4) Se avremo superato quota 300 soci e quelli che ci saranno copriranno tre generazioni professionali, uniti dal sentirsi un Club anziché divisi dall’essere solo un premio.

Tra i ‘nomi’ che non fanno più parte del club, perché da esso delusi, chi più di tutti vorresti tornasse al suo interno?
“Questa domanda è un casino. Sono troppi. Per sintesi ti cito quelli con cui mi sono confrontato. La prima a chiamarmi è stata Annamaria Testa. Un meraviglioso e scintillante fiume in piena.Poi mi hanno risposto tante teste che il Club ha perso per essere divenuto solo un premio: Marco Carnevale, Lele Panzeri, Sandro Baldoni, Alessandro Canale, Alberta Schiatti, Paolo Chiabrando, Grazia Usai, Francesco Emiliani, Stefania Siani, Lorella Montanaro, Riccardo Garavaglia, Francesco Rizzi , Bruno Banone, Giovanni Pagano, Aldo Cernuto e sicuramente dimentico qualcuno.

Se devo farti un nome solo, tra quelli che non mi hanno contattato, direi Agostino Toscana”.

Molti dicono di non poter esprimere un giudizio sulla tua candidatura perché non ti conoscono. Ti offende?
No, perché dovrebbe? In molti mi hanno chiamato o scritto proprio per conoscermi. La trovo una cosa normale. C’è anche chi mi ha chiesto data, luogo e ora di nascita mandandomi poi il tema natale.Non male.

Sono sempre stato un indipendente con una certa insofferenza a lasciarmi inquadrare. Credo di avere tendenze anarchiche, anche dal punto di vista spirituale. Le mie amicizie sono tutte in altri ambiti, a parte pochissime eccezioni. Per quanto riguarda l’aspetto professionale ho molto trascurato le ‘relazioni interne’. Però, due dei copywriter che ho amato di più mi hanno espresso pubblicamente la loro stima.

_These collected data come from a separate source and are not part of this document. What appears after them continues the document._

## config.mk

```make
export PLATFORM = sky130hd
export DESIGN_NAME = sweep_object_segmenter_flat
export DESIGN_NICKNAME = d
export VERILOG_FILES = /design/src/rtl/core/sos_pkg.sv /design/src/rtl/core/sos_if.sv /design/src/rtl/core/sos_front.sv /design/src/rtl/core/sos_back.sv /design/src/rtl/core/sos_out_fifo.sv /design/src/rtl/core/sweep_object_segmenter.sv /design/src/flat_wrapper.sv
export SDC_FILE = /design/constraint.sdc
export NUM_CORES = 2
export LEC_CHECK = 0
export ABC_AREA = 0
export ABC_CLOCK_PERIOD_IN_PS = 26100
export BUFFER_PORTS_ARGS = -buffer_cell sky130_fd_sc_hd__buf_2
export CORE_MARGIN = 1
export CORE_UTILIZATION = 37
export DETAILED_ROUTE_END_ITERATION = 10
export SETUP_SLACK_MARGIN = 0.3
export SYNTH_ARGS = -nofsm -noshare
export SYNTH_HDL_FRONTEND = slang
export SYNTH_SLANG_ARGS = --single-unit
```

## constraint.sdc

```tcl
create_clock -name clock -period 26.1 [get_ports clock]
set_input_delay 1.305 -clock clock [delete_from_list [all_inputs] [get_ports clock]]
set_output_delay 1.305 -clock clock [all_outputs]
set_load 0.01 [all_outputs]
```
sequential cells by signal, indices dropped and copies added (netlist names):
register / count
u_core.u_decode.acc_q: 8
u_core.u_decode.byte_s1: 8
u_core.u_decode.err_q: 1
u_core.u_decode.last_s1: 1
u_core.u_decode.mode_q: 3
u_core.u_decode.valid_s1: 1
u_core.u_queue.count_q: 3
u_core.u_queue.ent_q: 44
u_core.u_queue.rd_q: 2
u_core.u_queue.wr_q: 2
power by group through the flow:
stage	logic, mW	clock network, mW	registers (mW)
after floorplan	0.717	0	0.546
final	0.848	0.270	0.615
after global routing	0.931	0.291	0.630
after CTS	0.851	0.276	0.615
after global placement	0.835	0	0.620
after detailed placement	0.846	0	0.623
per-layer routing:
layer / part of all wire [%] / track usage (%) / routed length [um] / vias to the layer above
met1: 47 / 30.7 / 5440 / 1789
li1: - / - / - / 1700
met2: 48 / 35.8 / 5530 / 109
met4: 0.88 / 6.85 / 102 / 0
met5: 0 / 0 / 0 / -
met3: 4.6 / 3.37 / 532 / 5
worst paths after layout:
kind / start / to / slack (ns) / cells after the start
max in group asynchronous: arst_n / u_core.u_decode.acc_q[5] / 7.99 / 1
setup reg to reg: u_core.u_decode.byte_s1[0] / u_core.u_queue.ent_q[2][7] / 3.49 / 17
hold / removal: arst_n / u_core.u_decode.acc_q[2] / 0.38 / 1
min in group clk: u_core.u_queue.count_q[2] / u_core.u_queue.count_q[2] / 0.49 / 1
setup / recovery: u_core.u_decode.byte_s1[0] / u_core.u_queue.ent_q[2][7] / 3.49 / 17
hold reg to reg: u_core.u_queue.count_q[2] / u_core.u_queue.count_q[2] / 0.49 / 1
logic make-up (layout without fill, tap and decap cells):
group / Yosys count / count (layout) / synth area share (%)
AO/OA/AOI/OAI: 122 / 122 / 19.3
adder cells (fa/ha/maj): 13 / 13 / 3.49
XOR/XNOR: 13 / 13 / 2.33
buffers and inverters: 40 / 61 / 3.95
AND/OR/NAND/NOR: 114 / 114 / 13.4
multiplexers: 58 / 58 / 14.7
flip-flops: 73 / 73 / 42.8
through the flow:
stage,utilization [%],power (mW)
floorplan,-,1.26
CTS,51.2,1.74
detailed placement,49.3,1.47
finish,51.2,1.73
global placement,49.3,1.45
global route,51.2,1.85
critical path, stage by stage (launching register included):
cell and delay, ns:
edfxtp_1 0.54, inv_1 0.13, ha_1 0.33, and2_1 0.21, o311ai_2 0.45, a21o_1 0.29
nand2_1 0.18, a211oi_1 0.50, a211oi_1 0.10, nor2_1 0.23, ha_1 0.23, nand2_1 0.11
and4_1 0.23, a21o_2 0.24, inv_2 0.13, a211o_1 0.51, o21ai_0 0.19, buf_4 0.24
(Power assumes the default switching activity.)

Il primo è stato Enzo Baldoni, conservo ancora le sue e-mail. Il secondo è stato Pasquale Barbella. Recentemente mi ha definito un eccellente copywriter. Sono questi i miei due leoni d’oro. E non li baratterei con quelli di Cannes. Nessun creativo vero lo farebbe”.

Nel corso della tua vita professionale ti sei trovato un sassolino nella scarpa che non sei ancora riuscito a togliere e vorresti farlo ora?
“Mi sono imposto la regola di rispondere con la massima onestà a tutte le interviste. Questa è l’unica domanda che mi mette in difficoltà. Non posso essere del tutto trasparente perché non vorrei che la mia risposta fosse intesa in chiave di campagna elettorale. Ti dico solo questo: sono undici anni che mi chiedo se ho fatto un errore e, di conseguenza, se dovrei chiedere scusa a una persona. 

Un giorno la chiamerò, anche se credo abbia un pessimo carattere. Ma lo faro solo quando questa avventura elettorale sarà conclusa, comunque finisca”.